* **Problem details**
In the entries below, the word "registers" appears on some lines. Copy each of those lines.

----- Listed entries

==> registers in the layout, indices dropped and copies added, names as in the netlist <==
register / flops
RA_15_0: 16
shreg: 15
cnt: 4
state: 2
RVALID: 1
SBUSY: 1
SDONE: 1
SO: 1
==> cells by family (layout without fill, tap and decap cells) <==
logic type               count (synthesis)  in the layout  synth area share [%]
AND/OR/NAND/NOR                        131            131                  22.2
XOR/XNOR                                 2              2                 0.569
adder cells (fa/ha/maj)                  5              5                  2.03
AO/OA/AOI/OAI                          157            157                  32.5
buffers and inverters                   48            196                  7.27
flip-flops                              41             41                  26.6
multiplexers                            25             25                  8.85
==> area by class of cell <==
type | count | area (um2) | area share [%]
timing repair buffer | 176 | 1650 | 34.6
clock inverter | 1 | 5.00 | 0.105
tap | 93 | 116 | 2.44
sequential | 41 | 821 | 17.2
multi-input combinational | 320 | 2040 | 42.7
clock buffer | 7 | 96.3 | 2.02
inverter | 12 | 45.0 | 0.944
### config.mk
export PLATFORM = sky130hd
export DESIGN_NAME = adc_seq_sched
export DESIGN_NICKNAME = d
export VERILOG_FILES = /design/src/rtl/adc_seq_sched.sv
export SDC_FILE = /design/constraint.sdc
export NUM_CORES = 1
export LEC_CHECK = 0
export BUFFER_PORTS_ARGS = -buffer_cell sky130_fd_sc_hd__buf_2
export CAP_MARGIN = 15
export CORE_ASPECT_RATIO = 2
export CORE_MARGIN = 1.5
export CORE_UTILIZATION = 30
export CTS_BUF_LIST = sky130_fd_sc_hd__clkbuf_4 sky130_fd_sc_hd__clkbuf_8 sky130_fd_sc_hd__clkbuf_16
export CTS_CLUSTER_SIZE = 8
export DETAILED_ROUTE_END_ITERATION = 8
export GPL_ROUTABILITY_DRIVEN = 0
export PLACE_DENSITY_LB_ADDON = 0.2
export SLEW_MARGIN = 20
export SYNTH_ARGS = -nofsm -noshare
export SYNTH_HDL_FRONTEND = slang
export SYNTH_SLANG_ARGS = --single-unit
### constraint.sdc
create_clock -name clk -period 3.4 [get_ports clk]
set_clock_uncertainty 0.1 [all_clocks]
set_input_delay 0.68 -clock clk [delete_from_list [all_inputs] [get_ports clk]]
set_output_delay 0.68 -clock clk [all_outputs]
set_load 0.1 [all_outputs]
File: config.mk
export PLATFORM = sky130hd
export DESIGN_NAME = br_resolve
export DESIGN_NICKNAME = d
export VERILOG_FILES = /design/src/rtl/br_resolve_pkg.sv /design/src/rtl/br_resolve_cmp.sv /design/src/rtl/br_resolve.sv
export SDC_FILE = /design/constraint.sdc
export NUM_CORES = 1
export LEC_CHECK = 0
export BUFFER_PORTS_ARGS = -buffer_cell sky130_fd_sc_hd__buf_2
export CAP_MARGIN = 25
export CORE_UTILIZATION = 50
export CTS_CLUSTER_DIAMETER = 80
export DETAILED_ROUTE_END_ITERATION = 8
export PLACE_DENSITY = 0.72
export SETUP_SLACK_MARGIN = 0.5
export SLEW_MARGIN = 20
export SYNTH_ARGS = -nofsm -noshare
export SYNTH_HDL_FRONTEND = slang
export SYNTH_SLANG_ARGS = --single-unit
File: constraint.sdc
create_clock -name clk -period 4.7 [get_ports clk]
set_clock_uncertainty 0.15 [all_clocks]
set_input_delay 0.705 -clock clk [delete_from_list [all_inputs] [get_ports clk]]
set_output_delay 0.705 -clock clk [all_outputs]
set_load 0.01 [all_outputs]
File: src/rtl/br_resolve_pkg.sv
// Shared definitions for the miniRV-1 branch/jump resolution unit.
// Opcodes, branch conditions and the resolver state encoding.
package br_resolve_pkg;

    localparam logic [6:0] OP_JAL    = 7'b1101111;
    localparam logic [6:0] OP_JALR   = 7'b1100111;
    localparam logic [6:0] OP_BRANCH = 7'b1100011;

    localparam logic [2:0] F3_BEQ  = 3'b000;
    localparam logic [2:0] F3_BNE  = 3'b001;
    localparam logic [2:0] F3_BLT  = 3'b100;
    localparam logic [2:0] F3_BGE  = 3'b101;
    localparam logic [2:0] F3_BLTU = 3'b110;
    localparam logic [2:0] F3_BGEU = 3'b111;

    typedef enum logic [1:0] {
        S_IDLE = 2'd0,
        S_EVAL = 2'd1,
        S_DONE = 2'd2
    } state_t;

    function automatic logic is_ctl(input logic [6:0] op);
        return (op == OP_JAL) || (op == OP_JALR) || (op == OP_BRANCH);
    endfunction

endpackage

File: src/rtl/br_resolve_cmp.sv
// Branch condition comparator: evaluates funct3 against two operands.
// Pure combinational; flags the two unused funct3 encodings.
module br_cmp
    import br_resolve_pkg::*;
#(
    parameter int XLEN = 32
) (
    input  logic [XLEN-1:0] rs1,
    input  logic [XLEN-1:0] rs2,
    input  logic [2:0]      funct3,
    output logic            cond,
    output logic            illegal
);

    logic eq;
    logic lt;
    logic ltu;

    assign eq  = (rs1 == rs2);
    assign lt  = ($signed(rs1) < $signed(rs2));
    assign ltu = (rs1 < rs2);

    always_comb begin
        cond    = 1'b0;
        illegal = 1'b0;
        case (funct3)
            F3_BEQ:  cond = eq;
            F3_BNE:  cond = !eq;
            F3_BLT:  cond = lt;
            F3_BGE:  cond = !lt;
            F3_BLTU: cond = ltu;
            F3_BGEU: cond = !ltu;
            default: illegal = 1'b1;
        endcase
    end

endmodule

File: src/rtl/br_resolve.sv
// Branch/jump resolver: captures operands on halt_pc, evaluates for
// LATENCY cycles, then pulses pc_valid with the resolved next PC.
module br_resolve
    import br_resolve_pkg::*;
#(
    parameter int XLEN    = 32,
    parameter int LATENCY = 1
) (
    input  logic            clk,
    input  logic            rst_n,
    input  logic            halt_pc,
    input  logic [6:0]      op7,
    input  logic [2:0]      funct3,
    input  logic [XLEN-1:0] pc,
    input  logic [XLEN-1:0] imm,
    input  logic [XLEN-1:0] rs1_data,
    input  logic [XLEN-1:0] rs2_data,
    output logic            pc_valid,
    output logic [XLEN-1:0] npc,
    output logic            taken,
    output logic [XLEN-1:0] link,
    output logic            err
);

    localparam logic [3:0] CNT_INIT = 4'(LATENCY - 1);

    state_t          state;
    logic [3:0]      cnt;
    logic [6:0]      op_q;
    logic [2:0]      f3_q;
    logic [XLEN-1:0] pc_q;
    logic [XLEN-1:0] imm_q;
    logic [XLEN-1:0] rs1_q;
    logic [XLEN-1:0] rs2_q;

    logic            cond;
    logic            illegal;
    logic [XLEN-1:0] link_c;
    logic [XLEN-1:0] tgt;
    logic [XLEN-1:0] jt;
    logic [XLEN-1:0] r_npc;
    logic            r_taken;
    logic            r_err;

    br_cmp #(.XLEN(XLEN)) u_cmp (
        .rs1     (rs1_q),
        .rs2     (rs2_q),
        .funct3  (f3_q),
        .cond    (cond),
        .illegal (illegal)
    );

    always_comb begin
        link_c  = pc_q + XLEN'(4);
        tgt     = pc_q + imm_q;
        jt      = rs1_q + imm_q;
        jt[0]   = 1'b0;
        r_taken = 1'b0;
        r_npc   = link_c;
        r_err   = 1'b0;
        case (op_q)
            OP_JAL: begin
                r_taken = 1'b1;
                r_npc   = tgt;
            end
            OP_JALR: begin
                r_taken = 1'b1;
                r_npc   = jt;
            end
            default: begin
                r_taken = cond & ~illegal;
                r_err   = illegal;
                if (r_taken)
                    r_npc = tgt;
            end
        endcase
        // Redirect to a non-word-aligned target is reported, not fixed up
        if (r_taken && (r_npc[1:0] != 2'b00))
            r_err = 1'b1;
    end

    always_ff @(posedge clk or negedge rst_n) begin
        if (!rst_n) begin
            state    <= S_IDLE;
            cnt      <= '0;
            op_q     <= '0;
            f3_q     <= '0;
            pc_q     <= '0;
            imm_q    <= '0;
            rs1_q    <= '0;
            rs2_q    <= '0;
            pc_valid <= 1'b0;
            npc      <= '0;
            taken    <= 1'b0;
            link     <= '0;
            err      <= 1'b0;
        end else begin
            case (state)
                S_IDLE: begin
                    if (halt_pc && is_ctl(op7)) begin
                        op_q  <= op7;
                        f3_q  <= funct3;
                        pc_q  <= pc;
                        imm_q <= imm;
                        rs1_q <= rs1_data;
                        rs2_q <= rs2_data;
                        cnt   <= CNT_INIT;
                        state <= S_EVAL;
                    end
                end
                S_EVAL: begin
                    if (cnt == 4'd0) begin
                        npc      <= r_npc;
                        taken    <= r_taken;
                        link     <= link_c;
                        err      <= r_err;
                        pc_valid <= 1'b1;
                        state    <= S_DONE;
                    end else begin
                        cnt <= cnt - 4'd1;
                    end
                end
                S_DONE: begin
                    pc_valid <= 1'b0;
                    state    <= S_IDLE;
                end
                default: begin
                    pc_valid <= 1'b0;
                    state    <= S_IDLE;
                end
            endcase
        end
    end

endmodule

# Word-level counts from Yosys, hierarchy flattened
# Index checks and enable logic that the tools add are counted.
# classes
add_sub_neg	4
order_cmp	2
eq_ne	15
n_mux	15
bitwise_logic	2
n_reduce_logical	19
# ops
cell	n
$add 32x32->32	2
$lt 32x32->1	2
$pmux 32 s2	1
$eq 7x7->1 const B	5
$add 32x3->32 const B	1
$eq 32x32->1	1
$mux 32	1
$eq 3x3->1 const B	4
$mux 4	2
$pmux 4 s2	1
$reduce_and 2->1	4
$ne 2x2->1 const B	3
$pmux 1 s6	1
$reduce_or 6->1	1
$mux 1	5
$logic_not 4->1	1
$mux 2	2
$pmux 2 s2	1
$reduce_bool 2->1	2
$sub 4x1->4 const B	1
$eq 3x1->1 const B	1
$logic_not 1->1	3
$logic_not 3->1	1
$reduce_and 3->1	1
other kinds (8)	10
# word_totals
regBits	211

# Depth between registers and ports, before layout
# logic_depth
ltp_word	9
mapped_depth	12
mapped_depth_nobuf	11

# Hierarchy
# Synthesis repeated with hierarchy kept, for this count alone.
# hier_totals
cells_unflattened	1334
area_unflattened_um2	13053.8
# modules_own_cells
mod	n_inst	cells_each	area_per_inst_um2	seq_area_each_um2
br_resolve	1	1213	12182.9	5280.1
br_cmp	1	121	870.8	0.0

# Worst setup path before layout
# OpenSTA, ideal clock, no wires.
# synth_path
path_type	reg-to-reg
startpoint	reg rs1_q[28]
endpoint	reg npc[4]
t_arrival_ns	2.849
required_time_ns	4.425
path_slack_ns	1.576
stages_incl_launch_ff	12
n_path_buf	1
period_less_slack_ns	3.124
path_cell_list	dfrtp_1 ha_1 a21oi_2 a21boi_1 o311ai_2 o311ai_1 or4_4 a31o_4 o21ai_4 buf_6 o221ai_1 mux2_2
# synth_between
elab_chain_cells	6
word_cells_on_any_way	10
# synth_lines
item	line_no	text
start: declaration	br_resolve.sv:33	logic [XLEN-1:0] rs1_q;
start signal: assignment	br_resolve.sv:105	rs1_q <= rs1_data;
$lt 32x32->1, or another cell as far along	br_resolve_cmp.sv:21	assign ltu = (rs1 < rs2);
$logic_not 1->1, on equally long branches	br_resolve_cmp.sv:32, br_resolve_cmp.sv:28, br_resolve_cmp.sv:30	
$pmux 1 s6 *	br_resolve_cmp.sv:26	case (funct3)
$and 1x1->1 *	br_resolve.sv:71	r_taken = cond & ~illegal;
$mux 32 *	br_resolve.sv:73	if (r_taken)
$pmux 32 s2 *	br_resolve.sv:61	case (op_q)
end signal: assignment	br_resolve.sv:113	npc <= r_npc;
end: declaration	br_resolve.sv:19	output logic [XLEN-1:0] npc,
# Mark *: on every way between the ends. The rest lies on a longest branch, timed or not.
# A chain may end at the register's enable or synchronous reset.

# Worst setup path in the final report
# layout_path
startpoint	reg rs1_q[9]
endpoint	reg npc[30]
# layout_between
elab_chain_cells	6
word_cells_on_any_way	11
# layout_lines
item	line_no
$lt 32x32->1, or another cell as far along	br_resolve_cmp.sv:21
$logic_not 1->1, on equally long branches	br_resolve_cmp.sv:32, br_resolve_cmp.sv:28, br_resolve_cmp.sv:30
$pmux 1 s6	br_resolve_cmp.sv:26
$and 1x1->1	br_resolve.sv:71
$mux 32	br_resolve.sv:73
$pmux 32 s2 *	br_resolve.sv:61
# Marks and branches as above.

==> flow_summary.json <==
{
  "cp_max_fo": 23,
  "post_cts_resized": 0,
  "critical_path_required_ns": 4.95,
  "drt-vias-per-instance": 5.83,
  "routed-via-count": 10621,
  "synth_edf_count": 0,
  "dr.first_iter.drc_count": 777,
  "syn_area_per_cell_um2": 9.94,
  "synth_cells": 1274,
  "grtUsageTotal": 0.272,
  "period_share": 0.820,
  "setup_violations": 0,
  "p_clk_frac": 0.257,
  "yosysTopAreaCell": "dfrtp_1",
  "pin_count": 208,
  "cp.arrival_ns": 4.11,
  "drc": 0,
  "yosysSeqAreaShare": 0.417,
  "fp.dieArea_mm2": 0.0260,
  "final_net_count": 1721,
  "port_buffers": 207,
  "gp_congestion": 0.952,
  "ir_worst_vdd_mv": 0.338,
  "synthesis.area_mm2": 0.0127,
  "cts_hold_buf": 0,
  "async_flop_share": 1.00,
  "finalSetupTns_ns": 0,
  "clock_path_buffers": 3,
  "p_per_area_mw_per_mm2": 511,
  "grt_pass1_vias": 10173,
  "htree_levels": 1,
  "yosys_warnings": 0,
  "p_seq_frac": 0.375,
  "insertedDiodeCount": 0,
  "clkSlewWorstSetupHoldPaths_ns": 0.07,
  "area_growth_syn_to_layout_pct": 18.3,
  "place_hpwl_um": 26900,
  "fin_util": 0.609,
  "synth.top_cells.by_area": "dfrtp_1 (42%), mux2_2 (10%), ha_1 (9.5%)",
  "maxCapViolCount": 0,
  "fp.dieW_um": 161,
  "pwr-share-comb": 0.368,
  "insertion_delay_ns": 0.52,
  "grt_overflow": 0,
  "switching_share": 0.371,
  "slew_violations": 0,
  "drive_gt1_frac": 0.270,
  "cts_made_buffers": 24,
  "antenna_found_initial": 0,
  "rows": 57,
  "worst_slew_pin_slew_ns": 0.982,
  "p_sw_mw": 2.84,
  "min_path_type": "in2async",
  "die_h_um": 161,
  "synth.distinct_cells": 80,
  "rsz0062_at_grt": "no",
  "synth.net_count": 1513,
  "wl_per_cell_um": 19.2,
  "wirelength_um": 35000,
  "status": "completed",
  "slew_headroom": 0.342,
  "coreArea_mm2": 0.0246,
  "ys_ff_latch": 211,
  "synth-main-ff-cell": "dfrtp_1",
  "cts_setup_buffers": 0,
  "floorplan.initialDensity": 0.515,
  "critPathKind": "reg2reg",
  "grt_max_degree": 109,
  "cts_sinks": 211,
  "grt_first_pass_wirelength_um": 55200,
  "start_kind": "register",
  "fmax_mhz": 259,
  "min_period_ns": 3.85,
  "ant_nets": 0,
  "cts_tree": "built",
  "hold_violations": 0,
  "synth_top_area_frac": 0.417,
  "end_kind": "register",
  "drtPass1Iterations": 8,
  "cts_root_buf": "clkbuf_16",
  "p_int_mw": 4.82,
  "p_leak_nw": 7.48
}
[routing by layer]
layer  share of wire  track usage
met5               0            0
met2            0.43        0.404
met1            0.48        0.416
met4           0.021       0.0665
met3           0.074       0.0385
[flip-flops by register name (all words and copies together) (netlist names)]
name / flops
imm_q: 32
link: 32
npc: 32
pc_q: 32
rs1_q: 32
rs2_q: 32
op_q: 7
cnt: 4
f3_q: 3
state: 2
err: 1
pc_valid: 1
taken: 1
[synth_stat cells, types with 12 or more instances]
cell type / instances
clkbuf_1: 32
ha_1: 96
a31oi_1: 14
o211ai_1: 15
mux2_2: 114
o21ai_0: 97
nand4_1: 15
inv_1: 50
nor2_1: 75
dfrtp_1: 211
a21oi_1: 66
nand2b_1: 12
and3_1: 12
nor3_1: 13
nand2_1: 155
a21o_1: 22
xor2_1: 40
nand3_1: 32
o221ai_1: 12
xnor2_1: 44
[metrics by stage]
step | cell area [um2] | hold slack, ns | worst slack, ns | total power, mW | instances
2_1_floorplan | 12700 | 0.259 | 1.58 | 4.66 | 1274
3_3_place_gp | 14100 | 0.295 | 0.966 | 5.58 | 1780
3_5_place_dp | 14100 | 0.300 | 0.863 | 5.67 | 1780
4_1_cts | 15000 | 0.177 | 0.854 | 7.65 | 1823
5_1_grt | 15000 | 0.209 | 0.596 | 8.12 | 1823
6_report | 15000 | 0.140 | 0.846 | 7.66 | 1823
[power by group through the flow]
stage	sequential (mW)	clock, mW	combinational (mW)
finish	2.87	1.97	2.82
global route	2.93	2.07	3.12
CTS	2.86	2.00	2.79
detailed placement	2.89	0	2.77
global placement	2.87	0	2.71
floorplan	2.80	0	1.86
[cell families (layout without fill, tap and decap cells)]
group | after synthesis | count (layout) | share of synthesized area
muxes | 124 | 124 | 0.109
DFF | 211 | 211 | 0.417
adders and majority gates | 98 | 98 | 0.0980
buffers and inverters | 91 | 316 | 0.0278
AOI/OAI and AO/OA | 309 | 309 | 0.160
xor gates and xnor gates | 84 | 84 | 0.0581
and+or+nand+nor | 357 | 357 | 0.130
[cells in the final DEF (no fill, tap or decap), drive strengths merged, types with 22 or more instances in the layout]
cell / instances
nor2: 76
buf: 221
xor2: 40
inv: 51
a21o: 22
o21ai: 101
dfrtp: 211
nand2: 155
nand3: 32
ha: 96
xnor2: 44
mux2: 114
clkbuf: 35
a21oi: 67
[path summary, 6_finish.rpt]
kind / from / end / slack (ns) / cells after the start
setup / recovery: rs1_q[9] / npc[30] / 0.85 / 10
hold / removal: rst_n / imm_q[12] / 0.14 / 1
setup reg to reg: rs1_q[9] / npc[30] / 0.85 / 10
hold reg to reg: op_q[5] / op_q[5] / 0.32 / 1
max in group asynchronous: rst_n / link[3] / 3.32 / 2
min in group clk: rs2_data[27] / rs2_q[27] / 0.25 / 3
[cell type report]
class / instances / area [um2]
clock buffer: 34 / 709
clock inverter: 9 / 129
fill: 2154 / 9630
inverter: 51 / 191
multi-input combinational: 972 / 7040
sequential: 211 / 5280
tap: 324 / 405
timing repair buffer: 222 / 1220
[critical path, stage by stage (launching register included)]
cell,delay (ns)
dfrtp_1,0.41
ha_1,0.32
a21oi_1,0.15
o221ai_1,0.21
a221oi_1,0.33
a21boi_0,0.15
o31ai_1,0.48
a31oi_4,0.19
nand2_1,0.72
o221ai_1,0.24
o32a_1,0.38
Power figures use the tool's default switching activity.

----------

* **Problem solution**
==> registers in the layout, indices dropped and copies added, names as in the netlist <==
# Depth between registers and ports, before layout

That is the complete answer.